Extracted records:
----
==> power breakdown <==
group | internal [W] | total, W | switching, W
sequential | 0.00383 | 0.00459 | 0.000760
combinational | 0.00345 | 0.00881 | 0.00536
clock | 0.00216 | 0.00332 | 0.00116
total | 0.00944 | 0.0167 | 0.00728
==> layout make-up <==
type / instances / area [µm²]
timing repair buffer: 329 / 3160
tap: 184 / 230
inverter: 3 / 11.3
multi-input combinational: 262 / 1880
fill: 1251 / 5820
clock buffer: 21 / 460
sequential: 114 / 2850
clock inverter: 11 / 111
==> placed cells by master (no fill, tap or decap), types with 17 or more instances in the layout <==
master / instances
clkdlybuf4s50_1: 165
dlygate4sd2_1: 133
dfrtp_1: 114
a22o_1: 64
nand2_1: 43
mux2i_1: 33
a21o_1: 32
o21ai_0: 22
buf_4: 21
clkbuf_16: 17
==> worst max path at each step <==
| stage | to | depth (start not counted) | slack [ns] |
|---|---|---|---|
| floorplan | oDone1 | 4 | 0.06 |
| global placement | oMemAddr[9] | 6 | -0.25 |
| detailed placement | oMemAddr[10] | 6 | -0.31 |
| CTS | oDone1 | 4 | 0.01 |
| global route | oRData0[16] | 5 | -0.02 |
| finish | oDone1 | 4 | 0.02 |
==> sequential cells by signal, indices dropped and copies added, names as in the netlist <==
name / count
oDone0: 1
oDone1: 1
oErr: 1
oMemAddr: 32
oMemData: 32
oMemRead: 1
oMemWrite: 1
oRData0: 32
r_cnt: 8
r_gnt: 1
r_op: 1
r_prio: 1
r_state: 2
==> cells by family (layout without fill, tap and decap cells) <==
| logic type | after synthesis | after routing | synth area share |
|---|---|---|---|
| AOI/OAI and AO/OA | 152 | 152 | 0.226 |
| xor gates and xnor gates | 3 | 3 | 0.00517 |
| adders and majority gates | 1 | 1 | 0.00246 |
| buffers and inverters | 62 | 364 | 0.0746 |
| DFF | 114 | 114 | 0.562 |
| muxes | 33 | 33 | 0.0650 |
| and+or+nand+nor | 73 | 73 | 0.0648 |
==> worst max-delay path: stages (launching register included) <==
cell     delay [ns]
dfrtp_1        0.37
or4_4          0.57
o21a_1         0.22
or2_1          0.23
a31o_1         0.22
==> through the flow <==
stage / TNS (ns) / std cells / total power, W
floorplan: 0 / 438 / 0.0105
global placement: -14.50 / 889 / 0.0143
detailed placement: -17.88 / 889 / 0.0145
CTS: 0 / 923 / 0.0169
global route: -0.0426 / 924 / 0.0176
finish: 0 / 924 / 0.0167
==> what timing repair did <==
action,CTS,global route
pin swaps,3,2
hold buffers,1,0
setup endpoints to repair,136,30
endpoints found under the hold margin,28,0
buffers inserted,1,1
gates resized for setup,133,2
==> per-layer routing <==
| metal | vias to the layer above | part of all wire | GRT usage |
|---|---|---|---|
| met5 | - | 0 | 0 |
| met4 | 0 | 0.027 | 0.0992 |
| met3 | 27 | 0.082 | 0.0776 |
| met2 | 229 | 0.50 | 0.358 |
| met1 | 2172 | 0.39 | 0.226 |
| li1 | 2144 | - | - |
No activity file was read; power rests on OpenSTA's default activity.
$ cat config.mk
export PLATFORM = sky130hd
export DESIGN_NAME = uart_byte_tx
export DESIGN_NICKNAME = d
export VERILOG_FILES = /design/src/rtl/uart_byte_tx.sv
export SDC_FILE = /design/constraint.sdc
export NUM_CORES = 1
export LEC_CHECK = 0
export ABC_AREA = 1
export BUFFER_PORTS_ARGS = -buffer_cell sky130_fd_sc_hd__buf_2
export CAP_MARGIN = 40
export CELL_PAD_IN_SITES_DETAIL_PLACEMENT = 1
export CELL_PAD_IN_SITES_GLOBAL_PLACEMENT = 2
export CORE_UTILIZATION = 35
export CTS_CLUSTER_DIAMETER = 100
export CTS_CLUSTER_SIZE = 40
export DETAILED_ROUTE_END_ITERATION = 10
export GPL_ROUTABILITY_DRIVEN = 0
export PLACE_DENSITY_LB_ADDON = 0.1
export SLEW_MARGIN = 20
export SYNTH_ARGS = -nofsm -noshare
export SYNTH_HDL_FRONTEND = slang
export SYNTH_SLANG_ARGS = --single-unit
$ cat constraint.sdc
create_clock -name clk -period 4.8 [get_ports clk]
set_input_delay 0.96 -clock clk [delete_from_list [all_inputs] [get_ports clk]]
set_output_delay 0.96 -clock clk [all_outputs]
set_load 0.02 [all_outputs]
$ cat src/rtl/uart_byte_tx.sv
// uart_byte_tx
// Byte-wide 8N1 UART transmitter (LSB first) with a valid/ready input handshake.
// Sends each byte taken from the upstream read-out stage on a single TX pin.
//
// Parameters:
//   CLKS_PER_BIT  clock cycles per bit period (2..65535); 434 gives 115200 baud at 50 MHz
//   STOP_BITS     number of stop bits (1 or 2)
//
// Ports:
//   clk          system clock
//   reset        synchronous, active-high reset
//   in_data      byte to transmit, sampled only on the transfer edge
//   in_valid     in_data is valid this cycle
//   in_ready     block can accept a byte this cycle (IDLE and not in reset)
//   tx           serial line, idle high (registered)
//   busy         a frame is in progress (registered)
//   frame_count  frames completed since reset, wraps at 16 bits
//
// State table:
//   state | meaning
//   IDLE  | line high, waiting for a byte
//   START | driving the start bit (low)
//   DATA  | shifting out the 8 data bits, LSB first
//   STOP  | driving STOP_BITS stop bits (high)

module uart_byte_tx #(
    parameter int CLKS_PER_BIT = 434,
    parameter int STOP_BITS    = 1
) (
    input  logic        clk,
    input  logic        reset,
    input  logic [7:0]  in_data,
    input  logic        in_valid,
    output logic        in_ready,
    output logic        tx,
    output logic        busy,
    output logic [15:0] frame_count
);

    typedef enum logic [1:0] {
        IDLE  = 2'd0,
        START = 2'd1,
        DATA  = 2'd2,
        STOP  = 2'd3
    } state_t;

    localparam logic [15:0] BAUD_LAST = 16'(CLKS_PER_BIT - 1);
    localparam logic        STOP_LAST = 1'(STOP_BITS - 1);

    state_t      state;
    logic [7:0]  shift;
    logic [2:0]  bit_cnt;
    logic [0:0]  stop_cnt;
    logic [15:0] baud_cnt;
    logic        bit_end;

    assign bit_end  = (baud_cnt == BAUD_LAST);
    assign in_ready = (state == IDLE) && !reset;

    // tx and busy are loaded with the value belonging to the state being
    // entered, so they change on the same edge as the state register.
    always_ff @(posedge clk) begin
        if (reset) begin
            state       <= IDLE;
            shift       <= 8'h00;
            bit_cnt     <= 3'd0;
            stop_cnt    <= 1'b0;
            baud_cnt    <= 16'd0;
            frame_count <= 16'd0;
            tx          <= 1'b1;
            busy        <= 1'b0;
        end else begin
            case (state)
                IDLE: begin
                    if (in_valid && in_ready) begin
                        shift    <= in_data;
                        baud_cnt <= 16'd0;
                        state    <= START;
                        tx       <= 1'b0;
                        busy     <= 1'b1;
                    end
                end

                START: begin
                    if (bit_end) begin
                        baud_cnt <= 16'd0;
                        bit_cnt  <= 3'd0;
                        state    <= DATA;
                        tx       <= shift[0];
                    end else begin
                        baud_cnt <= baud_cnt + 16'd1;
                    end
                end

                DATA: begin
                    if (bit_end) begin
                        baud_cnt <= 16'd0;
                        shift    <= shift >> 1;
                        bit_cnt  <= bit_cnt + 3'd1;
                        if (bit_cnt == 3'd7) begin
                            stop_cnt <= 1'b0;
                            state    <= STOP;
                            tx       <= 1'b1;
                        end else begin
                            // next bit is shift[1] before the shift takes effect
                            tx <= shift[1];
                        end
                    end else begin
                        baud_cnt <= baud_cnt + 16'd1;
                    end
                end

                STOP: begin
                    if (bit_end) begin
                        baud_cnt <= 16'd0;
                        if (stop_cnt == STOP_LAST) begin
                            state       <= IDLE;
                            frame_count <= frame_count + 16'd1;
                            busy        <= 1'b0;
                        end else begin
                            stop_cnt <= stop_cnt + 1'b1;
                        end
                    end else begin
                        baud_cnt <= baud_cnt + 16'd1;
                    end
                end

                default: begin
                    state <= IDLE;
                    tx    <= 1'b1;
                    busy  <= 1'b0;
                end
            endcase
        end
    end

endmodule
--- src/rtl/hazard_ctrl_pkg.sv ---
// Shared definitions for the pipeline hazard controller:
// FSM state encodings, the x0 register index and the load-use match helper.
package hazard_ctrl_pkg;

    typedef enum logic [1:0] {
        HZ_RUN      = 2'd0,
        HZ_LU_STALL = 2'd1,
        HZ_MEM_WAIT = 2'd2,
        HZ_FLUSH    = 2'd3
    } hz_state_t;

    localparam logic [4:0] REG_ZERO = 5'd0;

    function automatic logic lu_match(
        input logic [4:0] rs1,
        input logic [4:0] rs2,
        input logic       use1,
        input logic       use2,
        input logic [4:0] rd,
        input logic       ld
    );
        return ld && (rd != REG_ZERO) &&
               ((use1 && rs1 == rd) || (use2 && rs2 == rd));
    endfunction

endpackage

--- src/rtl/hz_sat_counter.sv ---
// Saturating up-counter: counts cycles with inc=1, sticks at all-ones.
// Ports: clk, reset (async active-low), inc, cnt[W-1:0].
module hz_sat_counter
    import hazard_ctrl_pkg::*;
#(
    parameter int W = 16
) (
    input  logic         clk,
    input  logic         reset,
    input  logic         inc,
    output logic [W-1:0] cnt
);

    always_ff @(posedge clk or negedge reset) begin
        if (!reset) begin
            cnt <= '0;
        end else if (inc && (cnt != '1)) begin
            cnt <= cnt + 1'b1;
        end
    end

endmodule

--- src/rtl/hazard_ctrl.sv ---
// Stall/flush controller for the 5-stage core: load-use, mem wait, redirect.
// Ports: ID/EX hazard inputs, mem handshake -> stall/flush enables, mem_err, perf counters.
module hazard_ctrl
    import hazard_ctrl_pkg::*;
#(
    parameter int LU_CYCLES   = 1,
    parameter int MEM_TIMEOUT = 255,
    parameter int CNT_W       = 16
) (
    input  logic             clk,
    input  logic             reset,
    input  logic [4:0]       id_rs1,
    input  logic [4:0]       id_rs2,
    input  logic             id_use_rs1,
    input  logic             id_use_rs2,
    input  logic [4:0]       ex_rd,
    input  logic             ex_mem_read,
    input  logic             ex_redirect,
    input  logic             mem_req,
    input  logic             mem_ready,
    output logic             stall1,
    output logic             stall2,
    output logic             branch,
    output logic             pc_we,
    output logic             ifid_we,
    output logic             ifid_flush,
    output logic             exmem_hold,
    output logic             mem_err,
    output logic [CNT_W-1:0] stall_cnt,
    output logic [CNT_W-1:0] flush_cnt
);

    localparam int WW = $clog2(MEM_TIMEOUT + 1);
    localparam int LW = $clog2(LU_CYCLES + 1);
    localparam logic [WW-1:0] TO_V    = WW'(MEM_TIMEOUT);
    localparam logic [LW-1:0] LU_INIT = LW'(LU_CYCLES - 1);

    hz_state_t       state, state_n;
    logic [LW-1:0]   lu_cnt, lu_cnt_n;
    logic [WW-1:0]   wait_cnt, wait_cnt_n;
    logic            pend_flush, pend_n;
    logic            err_n;
    logic            lu_hit;

    assign lu_hit = lu_match(id_rs1, id_rs2, id_use_rs1,
                             id_use_rs2, ex_rd, ex_mem_read);

    always_ff @(posedge clk or negedge reset) begin
        if (!reset) begin
            state      <= HZ_RUN;
            lu_cnt     <= '0;
            wait_cnt   <= '0;
            pend_flush <= 1'b0;
            mem_err    <= 1'b0;
        end else begin
            state      <= state_n;
            lu_cnt     <= lu_cnt_n;
            wait_cnt   <= wait_cnt_n;
            pend_flush <= pend_n;
            mem_err    <= err_n;
        end
    end

    always_comb begin
        state_n    = state;
        lu_cnt_n   = lu_cnt;
        wait_cnt_n = wait_cnt;
        pend_n     = pend_flush;
        err_n      = mem_err;
        stall1     = 1'b0;
        stall2     = 1'b0;
        branch     = 1'b0;
        pc_we      = 1'b1;
        ifid_we    = 1'b1;
        ifid_flush = 1'b0;
        exmem_hold = 1'b0;
        // Outputs stay idle while reset is held, whatever the inputs do.
        if (reset) begin
            unique case (state)
                HZ_RUN: begin
                    if (mem_req && !mem_ready) begin
                        stall2     = 1'b1;
                        pc_we      = 1'b0;
                        ifid_we    = 1'b0;
                        exmem_hold = 1'b1;
                        if (ex_redirect) pend_n = 1'b1;
                        state_n    = HZ_MEM_WAIT;
                        wait_cnt_n = WW'(1);
                    end else if (ex_redirect) begin
                        branch     = 1'b1;
                        ifid_flush = 1'b1;
                    end else if (lu_hit) begin
                        stall1  = 1'b1;
                        pc_we   = 1'b0;
                        ifid_we = 1'b0;
                        if (LU_CYCLES > 1) begin
                            state_n  = HZ_LU_STALL;
                            lu_cnt_n = LU_INIT;
                        end
                    end
                end
                HZ_LU_STALL: begin
                    if (ex_redirect) begin
                        branch     = 1'b1;
                        ifid_flush = 1'b1;
                        state_n    = HZ_RUN;
                        lu_cnt_n   = '0;
                    end else begin
                        stall1  = 1'b1;
                        pc_we   = 1'b0;
                        ifid_we = 1'b0;
                        if (lu_cnt <= LW'(1)) begin
                            state_n  = HZ_RUN;
                            lu_cnt_n = '0;
                        end else begin
                            lu_cnt_n = lu_cnt - 1'b1;
                        end
                    end
                end
                HZ_MEM_WAIT: begin
                    // Ready or timeout both release the stall this cycle.
                    if (mem_ready || wait_cnt >= TO_V) begin
                        if (!mem_ready) err_n = 1'b1;
                        state_n    = pend_flush ? HZ_FLUSH : HZ_RUN;
                        wait_cnt_n = '0;
                    end else begin
                        stall2     = 1'b1;
                        pc_we      = 1'b0;
                        ifid_we    = 1'b0;
                        exmem_hold = 1'b1;
                        wait_cnt_n = wait_cnt + 1'b1;
                    end
                end
                HZ_FLUSH: begin
                    branch     = 1'b1;
                    ifid_flush = 1'b1;
                    pend_n     = 1'b0;
                    state_n    = HZ_RUN;
                end
                default: state_n = HZ_RUN;
            endcase
        end
    end

    hz_sat_counter #(.W(CNT_W)) u_stall_cnt (
        .clk   (clk),
        .reset (reset),
        .inc   (stall1 | stall2),
        .cnt   (stall_cnt)
    );

    hz_sat_counter #(.W(CNT_W)) u_flush_cnt (
        .clk   (clk),
        .reset (reset),
        .inc   (branch),
        .cnt   (flush_cnt)
    );

endmodule
--- config.mk ---
export PLATFORM = sky130hd
export DESIGN_NAME = hazard_ctrl
export DESIGN_NICKNAME = d
export VERILOG_FILES = /design/src/rtl/hazard_ctrl_pkg.sv /design/src/rtl/hz_sat_counter.sv /design/src/rtl/hazard_ctrl.sv
export SDC_FILE = /design/constraint.sdc
export NUM_CORES = 1
export LEC_CHECK = 0
export ABC_AREA = 1
export BUFFER_PORTS_ARGS = -buffer_cell sky130_fd_sc_hd__clkbuf_2
export CELL_PAD_IN_SITES_DETAIL_PLACEMENT = 2
export CELL_PAD_IN_SITES_GLOBAL_PLACEMENT = 2
export CORE_UTILIZATION = 27
export DETAILED_ROUTE_END_ITERATION = 6
export GPL_TIMING_DRIVEN = 0
export PLACE_DENSITY_LB_ADDON = 0.05
export SKIP_CTS_REPAIR_TIMING = 1
export SYNTH_ARGS = -nofsm -noshare
export SYNTH_HDL_FRONTEND = slang
export SYNTH_SLANG_ARGS = --single-unit
--- constraint.sdc ---
create_clock -name clk -period 1.6 [get_ports clk]
set_input_delay 0.08 -clock clk [delete_from_list [all_inputs] [get_ports clk]]
set_output_delay 0.08 -clock clk [all_outputs]
set_load 0.1 [all_outputs]
## After elaboration in Yosys (flattened, before gate mapping)

Cells that the tools add are included.

- Bitwise operators: 2
- Magnitude comparators: 2
- Add/subtract/negate cells: 4
- Mux-type cells: 34
- Eq/ne operators: 11
- Reduce and logical (&&, ||, !) cells: 19

Operators with widths:

| cell | count |
|---|---|
| adder 16 x 1 -> 16 bit, second input constant | 2 |
| != test 16 bit, second input constant | 2 |
| two-way mux 1 bit | 20 |
| two-way mux 8 bit | 2 |
| case mux 8 bit (2 select lines) | 1 |
| AND reduction 4 bit | 3 |
| == test 5 bit | 2 |
| two-way mux 2 bit | 5 |
| adder 8 x 1 -> 8 bit, second input constant | 1 |
| greater-or-equal comparator 8 bit, second input constant | 1 |
| case mux 2 bit (4 select lines) | 1 |
| logical AND 1 bit | 7 |
| != test 2 bit, second input constant | 3 |
| case mux 1 bit (2 select lines) | 3 |
| case mux 1 bit (3 select lines) | 2 |
| nonzero test 5 bit | 1 |
| == test 2 bit, second input constant | 2 |
| nonzero test 2 bit | 2 |
| != test 3 bit, second input constant | 1 |
| AND reduction 3 bit | 1 |
| == test 2 x 1 -> 1 bit, second input constant | 1 |
| logical NOT 2 bit | 1 |
| logical OR 1 bit | 2 |
| AND reduction 2 bit | 1 |
| 5 further kinds | 5 |

- Input bits: 23
- Logic and storage cells: 79
- Register bits: 45

## Depth between registers and ports, before layout

- Depth after elaboration: 11
- Gate-level depth with buffers: 12
- Mapped depth without buffers: 11

## Modules after synthesis

Synthesis repeated with hierarchy kept, for this count alone.

- Cells, all modules: 471
- Area total of the unflattened synthesis: 3113.0 um2

By module, submodules not included:

| module | cells an instance | times used | area an instance (um2) | seq. area each (um2) |
|---|---|---|---|---|
| hz_sat_counter (u_stall_cnt) | 163 | 1 | 1069.8 | 400.4 |
| hz_sat_counter (u_flush_cnt) | 149 | 1 | 1058.5 | 400.4 |
| hazard_ctrl | 159 | 1 | 984.7 | 300.3 |

## Worst setup path after synthesis

OpenSTA, ideal clock, no wires.

- Path type: register to output
- Start: register wait_cnt[0]
- End: output stall2
- Arrival time: 3.006 ns
- Slack: -1.486 ns
- Cell stages (with the launch flop): 10
- Cell sequence: dfrtp_1 ha_1 nand2_1 nor2_1 nand2_1 o21ai_2 inv_1 nand2_1 a21oi_1 buf_4

- Cells in the longest elaborated chain, start to end: 5

Ends and longest elaborated chain:

| what | line | text |
|---|---|---|
| from (decl) | hazard_ctrl.sv:40 | `logic [WW-1:0] wait_cnt, wait_cnt_n;` |
| from (signal assigned) | hazard_ctrl.sv:58 | `wait_cnt <= wait_cnt_n;` |
| greater-or-equal comparator 8 bit | hazard_ctrl.sv:122 | `if (mem_ready \|\| wait_cnt >= TO_V) begin` |
| logical OR 1 bit | hazard_ctrl.sv:122 |  |
| two-way mux 1 bit | n/a |  |
| case mux 1 bit (2 select lines) | n/a |  |
| two-way mux 1 bit | n/a |  |
| to (decl) | hazard_ctrl.sv:22 | `output logic stall2,` |

Every way passes these cells.

## Final worst setup path

- Start: register wait_cnt[0]
- End: output pc_we

- Cells in the longest elaborated chain, start to end: 5

Ends and longest elaborated chain:

| what | line | text |
|---|---|---|
| greater-or-equal comparator 8 bit | hazard_ctrl.sv:122 |  |
| logical OR 1 bit | hazard_ctrl.sv:122 |  |
| two-way mux 1 bit | hazard_ctrl.sv:122 |  |
| case mux 1 bit (3 select lines) | hazard_ctrl.sv:79 | `unique case (state)` |
| two-way mux 1 bit | hazard_ctrl.sv:78 | `if (reset) begin` |
| to (decl) | hazard_ctrl.sv:24 | `output logic pc_we,` |

Every way passes these cells.

==> metrics.txt <==
H-tree depth 2; Syn Inst Count 388; Period minus WS final 2120 ps; # rows 36; Mapped Area 2830 um^2; hold_sp ex_redirect; worst setup margin -517 ps; share of cells above drive strength 1 0.354; top sig layer met4; clk root buf clkbuf_8; Arrival @ worst endpoint 2040 ps; initial drt markers 73; Worst setup SP type flop; DRC errors left 0; placed inst area 3450 um^2; TritonCTS buffer count 5; Crit. End Element output pin; sequential area share after synthesis 0.390; WL final 9370 um; grt total ovfl 0; fmax 472 MHz; CTS Buffer Depth 2; Die ar. 10,900 um^2; r2r startpoint wait_cnt[0]$_DFFE_PN0P_; period utilisation layout 1.32; Final Skew 3.13 ps; DIE WIDTH 104 um; warnings from Yosys 0; Skew-Pair Late Insertion Delay 300 ps; r2r endpoint u_stall_cnt.cnt[13]$_DFFE_PN0P_; final core occ 0.411; core area 9950 um^2; PortBufs 62; slew margin rel. 0.511; DR vias/cell 4.68; Inst Count DP 584; reg2reg path depth 11; Synthesized Nets 414; via count 2,911; RSZ-0062 raised after global routing true; IR drop worst, VDD 1030 uV; Routed wire per std cell 15.1 um; most frequent cells in the layout 122 x nand2_1, 55 x clkbuf_2, 40 x inv_1, 37 x nor2_1, 25 x buf_4; vias in the first global route 3,045; initial core utilization 0.284; post-synth cell types 32; violated checks negative setup slack; Nets 514; Syn Area/Cell 7.28 um^2; Synth Register Bits 44; largest net degree at the start of global routing 35; Non-Filler Instances 622; Layout area overhead 45.0%; initial antenna violation count 0; Post-synth top flop dfrtp_1; Slew Viols, Final 0; metal2 WL 4930 um; first-pass GRT wire length 14,800 um; number of synthesized flops with an enable pin 0; most common cell after layout, fill and taps aside nand2_1; final instance area 4100 um^2; GP Congestion 0.745; GRT Util Overall 0.166; Die Height 104 um; DP HPWL 6500 um; Crit Path Max Fanout 5; endpoints failing setup 45; clk sinks 44; outcome finished with violations; Yosys top cell area share 0.390; antenna cells 0; largest area contributor in the netlist dfrtp_1; Slew @ Worst Pin 731 ps; CP Data Required Time 1520 ps; Final ANT Viol Nets 0; Final Hold Vio Count 0; met3 WL post-DR 204 um; Met1 Wirelength 4160 um; main area contributors after synthesis dfrtp_1 39%, nand2_1 17%, nor2_1 5.8%; Hold EP pend_flush$_DFFE_PN0P_; worst min-delay path class in -> reg; Hold Path Stages 3; CTS tree built; Pre-antenna DRT Iters 4; ys async rst share 1.00; Leakage Power 1.96 nW; # Max-Cap Violations 0; power density over the cells 1590 nW/um^2; R2R setup slack -330 ps; Crit Path Class reg -> out; I/O pin cnt 63; CTS clk-pin slew, worst paths 100 ps
## per-stage QoR
| stage | power [mW] | hold WS, ps | setup TNS [ps] | setup WS [ps] |
|---|---|---|---|---|
| floorplan | 4.08 | -216 | -15880 | -818 |
| global placement | 4.66 | 369 | -44420 | -1330 |
| detailed placement | 4.71 | 86.6 | -17730 | -812 |
| CTS | 5.69 | -253 | -17810 | -1140 |
| global route | 6.85 | 86.8 | -14680 | -650 |
| finish | 6.50 | 69.6 | -8480 | -517 |
## flip-flops by register name, summed over array words and instances, names as in the netlist
register and flops:
pend_flush 1, state 2, wait_cnt 8, u_stall_cnt.cnt 16, u_flush_cnt.cnt 16, mem_err 1
## critical path, stage by stage, from the launching register on
cell	delay, ps
dfrtp_1	410
ha_2	210
nand2_2	50
nor2_1	100
nand2_1	110
o21ai_4	250
a21oi_4	120
buf_8	150
nand2_4	70
buf_6	100
buf_12	160
## synth_stat cells, types with 4 or more instances
cell	n
nand2_1	126
dfrtp_1	44
nor2_1	44
inv_1	42
nand4_1	22
nand3_1	21
xnor2_1	16
xor2_1	15
nor3_1	7
o21ai_1	6
a21oi_1	5
buf_4	5
o21ai_0	4
## worst max-delay path by stage
stage | from | endpoint
floorplan | state[1]$_DFFE_PN0P_ | u_flush_cnt.cnt[6]$_DFFE_PN0P_
global placement | reset | pc_we
detailed placement | reset | pc_we
CTS | wait_cnt[0]$_DFFE_PN0P_ | pc_we
global route | wait_cnt[0]$_DFFE_PN0P_ | pc_we
finish | wait_cnt[0]$_DFFE_PN0P_ | pc_we
## report_power, final
part           internal (mW)  total, mW  switching [mW]
Combinational           1.21       3.86            2.65
Clock                  0.472      0.928           0.456
Sequential              1.36       1.71           0.355
Total                   3.04       6.50            3.46
## routing by layer
| layer | track usage | vias to the layer above |
|---|---|---|
| met5 | 0 | - |
| met4 | 0.0398 | 0 |
| met3 | 0.0226 | 6 |
| met2 | 0.301 | 38 |
| met1 | 0.207 | 1437 |
| li1 | - | 1430 |
## layout make-up
class / count / area (um^2)
Clock buffer: 5 / 68.8
Sequential cell: 44 / 1140
Timing Repair Buffer: 94 / 688
Fill cell: 1171 / 5860
Clock inverter: 3 / 46.3
Inverter: 45 / 179
Buffer: 9 / 103
Multi-Input combinational cell: 289 / 1710
Tap cell: 133 / 166
## cells by family after synthesis
kind of cell	count (synthesis)	synth area share
simple gates	234	0.372
compound gates	21	0.0447
buf+inv	55	0.0837
flops	44	0.390
fa+ha+maj	3	0.0133
xor+xnor	31	0.0961
Power figures use the tool's default switching activity.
----
Exercise requirements: If a line of the entries contains "decap", it counts; give the total of such lines and nothing more.

Task response: 2